:: Task input ::
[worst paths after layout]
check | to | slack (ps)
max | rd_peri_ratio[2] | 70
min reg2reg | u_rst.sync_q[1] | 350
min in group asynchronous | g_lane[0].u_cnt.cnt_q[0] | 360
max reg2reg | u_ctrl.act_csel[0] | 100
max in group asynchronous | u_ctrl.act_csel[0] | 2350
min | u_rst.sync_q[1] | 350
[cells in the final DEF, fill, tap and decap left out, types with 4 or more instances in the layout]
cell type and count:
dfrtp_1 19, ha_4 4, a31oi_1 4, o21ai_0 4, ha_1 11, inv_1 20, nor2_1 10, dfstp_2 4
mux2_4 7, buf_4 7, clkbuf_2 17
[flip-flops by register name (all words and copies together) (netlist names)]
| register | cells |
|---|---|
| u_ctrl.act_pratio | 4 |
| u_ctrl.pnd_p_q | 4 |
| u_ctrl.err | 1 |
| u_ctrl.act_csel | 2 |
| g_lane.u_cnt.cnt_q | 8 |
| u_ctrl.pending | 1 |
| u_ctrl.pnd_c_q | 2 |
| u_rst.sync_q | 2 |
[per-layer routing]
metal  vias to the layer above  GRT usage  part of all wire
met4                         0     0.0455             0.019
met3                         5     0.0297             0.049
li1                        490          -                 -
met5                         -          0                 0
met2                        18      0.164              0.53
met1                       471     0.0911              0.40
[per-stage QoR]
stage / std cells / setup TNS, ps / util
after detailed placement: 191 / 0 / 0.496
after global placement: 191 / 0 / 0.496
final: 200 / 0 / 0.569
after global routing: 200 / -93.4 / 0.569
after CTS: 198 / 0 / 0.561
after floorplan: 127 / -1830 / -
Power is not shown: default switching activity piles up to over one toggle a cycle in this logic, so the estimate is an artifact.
:::
* What needs to be done
Copy out the lines above, from the one holding "min reg2reg | u_rst.sync_q[1] | 350" through the final line, with no other lines.

* Answer space
min reg2reg | u_rst.sync_q[1] | 350
min in group asynchronous | g_lane[0].u_cnt.cnt_q[0] | 360
max reg2reg | u_ctrl.act_csel[0] | 100
max in group asynchronous | u_ctrl.act_csel[0] | 2350
min | u_rst.sync_q[1] | 350
[cells in the final DEF, fill, tap and decap left out, types with 4 or more instances in the layout]
cell type and count:
dfrtp_1 19, ha_4 4, a31oi_1 4, o21ai_0 4, ha_1 11, inv_1 20, nor2_1 10, dfstp_2 4
mux2_4 7, buf_4 7, clkbuf_2 17
[flip-flops by register name (all words and copies together) (netlist names)]
| register | cells |
|---|---|
| u_ctrl.act_pratio | 4 |
| u_ctrl.pnd_p_q | 4 |
| u_ctrl.err | 1 |
| u_ctrl.act_csel | 2 |
| g_lane.u_cnt.cnt_q | 8 |
| u_ctrl.pending | 1 |
| u_ctrl.pnd_c_q | 2 |
| u_rst.sync_q | 2 |
[per-layer routing]
metal  vias to the layer above  GRT usage  part of all wire
met4                         0     0.0455             0.019
met3                         5     0.0297             0.049
li1                        490          -                 -
met5                         -          0                 0
met2                        18      0.164              0.53
met1                       471     0.0911              0.40
[per-stage QoR]
stage / std cells / setup TNS, ps / util
after detailed placement: 191 / 0 / 0.496
after global placement: 191 / 0 / 0.496
final: 200 / 0 / 0.569
after global routing: 200 / -93.4 / 0.569
after CTS: 198 / 0 / 0.561
after floorplan: 127 / -1830 / -
Power is not shown: default switching activity piles up to over one toggle a cycle in this logic, so the estimate is an artifact.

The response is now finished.